Background: an optimization exercise with open tools, aiming at small area, a short achievable clock period and few clock cycles per item. Do not read the settings as production practice.
At most, simulation tests tie the RTL to the original design; equivalence was not proved.
Function not checked in run 1: the RTL went through the layout flow alone.
No activity file was given, so power comes from the tool's default toggle rates.

==> flow/design.v, too long to show whole: its modules and the start of the top module <==
// module ep_div_stage: 18 lines
// module ep_fa: 10 lines
// module ep_absdiff: 27 lines
// module ep_filter_stream: 1929 lines
module ep_filter_stream #(
  parameter int unsigned PIX_W = 8,
  parameter int unsigned WIN   = 3,
  parameter int unsigned WGT_W = 4
) (
  input  logic                     clk,
  input  logic                     rst_n,
  input  logic                     in_valid,
  output logic                     in_ready,
  input  logic [WIN*WIN*PIX_W-1:0] in_win,
  input  logic                     in_sof,
  input  logic                     in_eol,
  input  logic [3:0]               thr_shift,
  input  logic                     bypass,
  output logic                     out_valid,
  input  logic                     out_ready,
  output logic [PIX_W-1:0]         out_pix,
  output logic                     out_sof,
  output logic                     out_eol
);
  // ...
==> flow/flow/run.sh <==
#!/bin/bash
# The standard layout (the standard.sh, unchanged), except that the port buffers that
# global placement inserts on every input and output are sky130_fd_sc_hd__buf_2 cells rather
# than the resizer's default pick; timing repair still resizes them where it needs to.
# The ORFS tools write their logs under orfs/logs/; make's own output goes to standard.log.
set -euo pipefail
bash standard.sh BUFFER_PORTS_ARGS="-buffer_cell sky130_fd_sc_hd__buf_2" finish > standard.log 2>&1
==> flow/standard.sh <==
#!/bin/bash
# synth_recipe.tcl (not shown) runs the flow's synth.tcl, then flattens the netlist and writes it again
# the make line also repeats each setting of config.mk as NAME=value (left out here)
make -C /OpenROAD-flow-scripts/flow DESIGN_CONFIG=/design/flow/config.mk WORK_HOME=/design/flow/orfs CLKGATE_MAP_FILE= SYNTH_SCRIPT=/design/flow/synth_recipe.tcl "${@:-finish}"
==> flow/config.mk <==
export PLATFORM = sky130hd
export DESIGN_NAME = ep_filter_stream
export DESIGN_NICKNAME = ep_filter_stream
export VERILOG_FILES = /design/flow/design.v
export SDC_FILE = /design/flow/constraint.sdc
export NUM_CORES = 4
export LEC_CHECK = 0
export ABC_AREA = 1
export CAP_MARGIN = 20
export CORE_MARGIN = 2
export CORE_UTILIZATION = 60
export CTS_BUF_LIST = sky130_fd_sc_hd__clkbuf_8
export CTS_CLUSTER_DIAMETER = 50
export CTS_CLUSTER_SIZE = 16
export PLACE_DENSITY = 0.7
export SETUP_SLACK_MARGIN = 2.0
export SLEW_MARGIN = 20
export SYNTH_HIERARCHICAL = 1
==> flow/constraint.sdc <==
create_clock -name core_clock -period 5.0 [get_ports {clk}]
set_input_delay 1.0000 -clock core_clock [delete_from_list [all_inputs] [get_ports {clk}]]
set_output_delay 1.0000 -clock core_clock [all_outputs]
set_load 0.01 [all_outputs]
This design comes from an exercise in tuning for small area, a short achievable clock period and few clock cycles per item on the open sky130 flow, not from production work.

==> job 6394 <==
==> flow/design.v <==
`default_nettype none
package rvv_div_pkg;
  localparam int vlen_default    = 64;
  localparam int xlen            = 32;
  localparam int rob_depth_width = 4;
  localparam logic [1:0] eew8  = 2'd0;
  localparam logic [1:0] eew16 = 2'd1;
  localparam logic [1:0] eew32 = 2'd2;
  localparam logic [2:0] funct3_opmvv = 3'b010;
  localparam logic [2:0] funct3_opmvx = 3'b110;
  localparam logic [5:0] funct6_vdivu = 6'b100000;
  localparam logic [5:0] funct6_vdiv  = 6'b100001;
  localparam logic [5:0] funct6_vremu = 6'b100010;
  localparam logic [5:0] funct6_vrem  = 6'b100011;
endpackage
`default_nettype wire
`default_nettype none
module div_add #(
  parameter int N = 37
) (
  input  wire  [N-1:0] x,
  input  wire  [N-1:0] y,
  output logic [N:0]   s
);
  localparam int lv = $clog2(N);
  logic [N-1:0] g [lv+1];
  logic [N-1:0] p [lv+1];
  always_comb begin
    g[0] = x & y;
    p[0] = x | y;
    for (int l = 0; l < lv; l++) begin
      for (int i = 0; i < N; i++) begin
        if (((i >> l) & 1) == 1) begin
          g[l+1][i] = g[l][i] | (p[l][i] & g[l][((i >> l) << l) - 1]);
          p[l+1][i] = p[l][i] & p[l][((i >> l) << l) - 1];
        end else begin
          g[l+1][i] = g[l][i];
          p[l+1][i] = p[l][i];
        end
      end
    end
    s[0] = x[0] ^ y[0];
    for (int i = 1; i < N; i++) s[i] = x[i] ^ y[i] ^ g[lv][i-1];
    s[N] = g[lv][N-1];
  end
endmodule
`default_nettype wire
`default_nettype none
module rvv_div_unit #(
  parameter int VLEN = 64
) (
  input  wire             clk,
  input  wire             rst_n,
  input  wire             uop_valid,
  input  wire  [5:0]      funct6,
  input  wire  [2:0]      funct3,
  input  wire  [1:0]      vs2_eew,
  input  wire  [VLEN-1:0] vs1_data,
  input  wire  [VLEN-1:0] vs2_data,
  input  wire  [31:0]     rs1_data,
  input  wire  [3:0]      rob_entry,
  input  wire             result_ready,
  input  wire             trap_flush,
  output logic            uop_ready,
  output logic            result_valid,
  output logic [VLEN-1:0] result_data,
  output logic [3:0]      result_rob_entry
);
  localparam int nb = VLEN / 8;
  localparam logic [1:0] st_idle = 2'd0;
  localparam logic [1:0] st_pre  = 2'd1;
  localparam logic [1:0] st_iter = 2'd2;
  localparam logic [1:0] st_post = 2'd3;
  logic [1:0]      state;
  logic            oval;
  logic [4:0]      cnt;
  logic [VLEN-1:0] a_q;     
  logic [VLEN-1:0] r_q;     
  logic [VLEN-1:0] b_q;     
  logic            e8, e16, e32;    
  logic [nb-1:0]   bl;      
  logic            is_rem;
  logic            is_signed;
  logic [3:0]      tag;
  logic [3:0]      otag;
  logic [nb-1:0]   nega;    
  logic [nb-1:0]   negb;    
  logic [nb-1:0]   spx;     
  logic [nb-1:0]   spy;     
  logic            skip;    
  logic [nb-1:0]   din;     
  logic legal, accept, pre_go, iter_last;
  assign legal = ((funct3 == rvv_div_pkg::funct3_opmvv) ||
                  (funct3 == rvv_div_pkg::funct3_opmvx)) && (funct6[5:2] == 4'b1000);
  assign uop_ready = (state == st_idle) || (state == st_post);
  assign accept    = uop_valid && uop_ready && legal;
  assign pre_go    = (state == st_pre) && (!oval || result_ready);
  assign iter_last = (cnt == 5'd0);
  always_ff @(posedge clk or negedge rst_n) begin
    if (!rst_n) begin
      state <= st_idle;
      oval  <= 1'b0;
      cnt   <= '0;
    end else if (trap_flush) begin
      state <= st_idle;
      oval  <= 1'b0;
    end else begin
      if (oval && result_ready) oval <= 1'b0;
      case (state)
        st_idle: if (accept) state <= st_pre;
        st_pre: if (pre_go) begin
          state <= st_iter;
          cnt   <= skip ? 5'd15 : e8 ? 5'd6 : e16 ? 5'd14 : 5'd30;
        end
        st_iter: begin
          cnt <= cnt - 5'd1;
          if (iter_last) state <= st_post;
        end
        default: begin
          state <= accept ? st_pre : st_idle;
          oval  <= 1'b1;
        end
      endcase
    end
  end
  logic            i8, i16, i32;
  logic [nb-1:0]   ibl, inega;
  logic [VLEN-1:0] rs1_rep, dvs;
  always_comb begin
    i8  = (vs2_eew == rvv_div_pkg::eew8);
    i16 = (vs2_eew == rvv_div_pkg::eew16);
    i32 = !i8 && !i16;
    for (int i = 0; i < VLEN; i++)
      rs1_rep[i] = i8 ? rs1_data[i % 8] : i16 ? rs1_data[i % 16] : rs1_data[i % 32];
    dvs = funct3[2] ? rs1_rep : vs1_data;
    for (int k = 0; k < nb; k++) begin
      ibl[k] = i8 || (i16 && (k % 2 == 0)) || (k % 4 == 0);
      if (i8)       inega[k] = vs2_data[k*8+7];
      else if (i16) inega[k] = vs2_data[(k/2)*16+15];
      else          inega[k] = vs2_data[(k/4)*32+31];
      inega[k] = inega[k] && funct6[0];
    end
  end
  logic [VLEN-1:0] nin, nout, lowor;
  logic [nb-1:0]   nctl, bor, abv, negpost;
  always_comb begin
    for (int k = 0; k < nb; k++) begin
      if (e8)
        negpost[k] = (nega[k] ^ negb[k]) && !(a_q[k*8+7] && a_q[k*8+6]);
      else if (e16)
        negpost[k] = (nega[k] ^ negb[k]) && !(a_q[(k/2)*16+15] && a_q[(k/2)*16+14]);
      else
        negpost[k] = (nega[k] ^ negb[k]) && !(a_q[(k/4)*32+31] && a_q[(k/4)*32+30]);
      if (is_rem) negpost[k] = nega[k];
    end
  end
  assign nin  = (state == st_post && is_rem) ? r_q : a_q;
  assign nctl = (state == st_pre) ? nega : negpost;
  always_comb begin
    for (int k = 0; k < nb; k++) bor[k] = |nin[k*8 +: 8];
    for (int k = 0; k < nb; k++) begin
      abv[k] = 1'b0;
      if (!e8) begin
        if (k % 2 == 1) abv[k] = bor[(k + nb - 1) % nb];
        if (e32 && (k % 4 == 2)) abv[k] = bor[(k + nb - 1) % nb] | bor[(k + nb - 2) % nb];
        if (e32 && (k % 4 == 3)) abv[k] = bor[(k + nb - 1) % nb] | bor[(k + nb - 2) % nb] |
                                          bor[(k + nb - 3) % nb];
      end
      for (int j = 0; j < 8; j++) begin
        lowor[k*8+j] = abv[k];
        for (int m = 0; m < j; m++) lowor[k*8+j] = lowor[k*8+j] | nin[k*8+m];
        nout[k*8+j] = nin[k*8+j] ^ (nctl[k] & lowor[k*8+j]);
      end
    end
  end
  logic [nb-1:0]   z7, z8, ones, bz, b1, pm, pq, sb;
  logic [VLEN-1:0] a_pre, r_pre, b_pre, a_skp, r_skp;
  logic [nb-1:0]   din_pre, din_skp;
  logic [1:0]      bbig, asml;
  always_comb begin
    for (int k = 0; k < nb; k++) begin
      z7[k]   = ~|b_q[k*8+1 +: 7];
      z8[k]   = z7[k] & ~b_q[k*8];
      ones[k] = &b_q[k*8 +: 8];
      if (e8)       sb[k] = b_q[k*8+7];
      else if (e16) sb[k] = b_q[(k/2)*16+15];
      else          sb[k] = b_q[(k/4)*32+31];
      sb[k] = sb[k] && is_signed;
    end
    for (int k = 0; k < nb; k++) begin
      if (e8) begin
        bz[k] = z8[k];
        b1[k] = (z7[k] & b_q[k*8]) | (is_signed & ones[k]);
        pm[k] = a_q[k*8+7] & ~(nega[k] & |a_q[k*8 +: 7]);
      end else if (e16) begin
        bz[k] = z8[k & ~1] & z8[k | 1];
        b1[k] = (z7[k & ~1] & b_q[(k & ~1)*8] & z8[k | 1]) |
                (is_signed & ones[k & ~1] & ones[k | 1]);
        pm[k] = a_q[(k/2)*16+15] & ~(nega[k] & |a_q[(k/2)*16 +: 15]);
      end else begin
        bz[k] = z8[k & ~3] & z8[(k & ~3) + 1] & z8[(k & ~3) + 2] & z8[(k & ~3) + 3];
        b1[k] = (z7[k & ~3] & b_q[(k & ~3)*8] &
                 z8[(k & ~3) + 1] & z8[(k & ~3) + 2] & z8[(k & ~3) + 3]) |
                (is_signed & ones[k & ~3] & ones[(k & ~3) + 1] &
                 ones[(k & ~3) + 2] & ones[(k & ~3) + 3]);
        pm[k] = a_q[(k/4)*32+31] & ~(nega[k] & |a_q[(k/4)*32 +: 31]);
      end
      pq[k] = bz[k] | (pm[k] & b1[k]);
    end
    for (int k = 0; k < nb; k++) begin
      for (int j = 0; j < 8; j++) begin
        if (j == 0 && bl[k]) begin
          a_pre[k*8+j] = pq[k];
          r_pre[k*8+j] = pm[k] & ~b1[k];
        end else begin
          a_pre[k*8+j] = nout[(k*8+j+VLEN-1)%VLEN];
          r_pre[k*8+j] = 1'b0;
        end
        b_pre[k*8+j] = sb[k] ? b_q[k*8+j] : ~b_q[k*8+j];
      end
      if (e8)       din_pre[k] = nout[k*8+6];
      else if (e16) din_pre[k] = nout[(k/2)*16+14];
      else          din_pre[k] = nout[(k/4)*32+30];
    end
    for (int h = 0; h < 2; h++) begin
      a_skp[h*32 +: 32] = {nout[h*32 +: 16], 16'd0};
      r_skp[h*32 +: 32] = {16'd0, nout[h*32+16 +: 16]};
    end
    din_skp = {{4{nout[47]}}, {4{nout[15]}}};
    for (int h = 0; h < 2; h++) begin
      bbig[h] = sb[4*h] ? ~(ones[4*h+2] & ones[4*h+3]) : ~(z8[4*h+2] & z8[4*h+3]);
      asml[h] = (nega[4*h] ? (&a_q[h*32+15 +: 17]) : ~|a_q[h*32+16 +: 16]) & ~bz[4*h];
    end
    skip = e32 & (&(bbig | asml));
  end
  logic [VLEN-1:0] x;         
  logic [nb-1:0]   rtop;      
  logic [9*nb-1:0] xs, ys;
  logic [36:0]     ssl, ssh;
  logic [9*nb:0]   ss;
  logic [nb-1:0]   cb, qb, din_it;
  logic [VLEN-1:0] a_it, r_it;
  always_comb begin
    for (int k = 0; k < nb; k++) begin
      for (int j = 0; j < 8; j++) begin
        if (j == 0) x[k*8+j] = bl[k] ? din[k] : r_q[(k*8+VLEN-1)%VLEN];
        else        x[k*8+j] = r_q[k*8+j-1];
      end
      if (e8)       rtop[k] = r_q[k*8+7];
      else if (e16) rtop[k] = r_q[(k/2)*16+15];
      else          rtop[k] = r_q[(k/4)*32+31];
    end
    for (int k = 0; k < nb; k++) begin
      xs[9*k]        = spx[k];
      ys[9*k]        = spy[k];
      xs[9*k+1 +: 8] = x[k*8 +: 8];
      ys[9*k+1 +: 8] = b_q[k*8 +: 8];
    end
  end
  div_add #(.N(36)) u_addl (.x(xs[35:0]),  .y(ys[35:0]),  .s(ssl));
  div_add #(.N(36)) u_addh (.x(xs[71:36]), .y(ys[71:36]), .s(ssh));
  always_comb begin
    ss = {ssh, ssl[35:0]};
    for (int k = 0; k < nb; k++)
      cb[k] = (k == nb / 2 - 1) ? ssl[36] : ss[9*(k+1)];
    for (int k = 0; k < nb; k++) begin
      if (e8)       qb[k] = rtop[k] | cb[k];
      else if (e16) qb[k] = rtop[k] | cb[k | 1];
      else          qb[k] = rtop[k] | cb[k | 3];
    end
    for (int k = 0; k < nb; k++) begin
      for (int j = 0; j < 8; j++) begin
        r_it[k*8+j] = qb[k] ? ss[9*k+1+j] : x[k*8+j];
        if (j == 0) a_it[k*8+j] = bl[k] ? qb[k] : a_q[(k*8+VLEN-1)%VLEN];
        else        a_it[k*8+j] = a_q[k*8+j-1];
      end
      if (e8)       din_it[k] = a_q[k*8+6];
      else if (e16) din_it[k] = a_q[(k/2)*16+14];
      else          din_it[k] = a_q[(k/4)*32+30];
    end
  end
  always_ff @(posedge clk) begin
    if (uop_ready) begin
      a_q       <= vs2_data;
      b_q       <= dvs;
      e8        <= i8;
      e16       <= i16;
      e32       <= i32;
      bl        <= ibl;
      is_rem    <= funct6[1];
      is_signed <= funct6[0];
      tag       <= rob_entry;
      nega      <= inega;
    end else if (pre_go) begin
      a_q  <= skip ? a_skp : a_pre;
      b_q  <= b_pre;
      negb <= sb;
      spx  <= ~(bl & sb);
      spy  <= bl & ~sb;
    end else if (state == st_iter) begin
      a_q <= a_it;
    end
    if (state == st_iter)      din <= din_it;
    else if (pre_go)           din <= skip ? din_skp : din_pre;
    if (state == st_iter)      r_q <= r_it;
    else if (pre_go)           r_q <= skip ? r_skp : r_pre;
    else if (state == st_post) r_q <= nout;
    if (state == st_post) otag <= tag;
  end
  assign result_valid     = oval;
  assign result_data      = r_q;
  assign result_rob_entry = otag;
endmodule
`default_nettype wire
──────────
> What you have to do
When you reach the line in the material above that holds "export CAP_MARGIN = 20", begin reproducing lines exactly, and stop after the line that holds "export SYNTH_HIERARCHICAL = 1".

> Solution below
export CAP_MARGIN = 20
export CORE_MARGIN = 2
export CORE_UTILIZATION = 60
export CTS_BUF_LIST = sky130_fd_sc_hd__clkbuf_8
export CTS_CLUSTER_DIAMETER = 50
export CTS_CLUSTER_SIZE = 16
export PLACE_DENSITY = 0.7
export SETUP_SLACK_MARGIN = 2.0
export SLEW_MARGIN = 20
export SYNTH_HIERARCHICAL = 1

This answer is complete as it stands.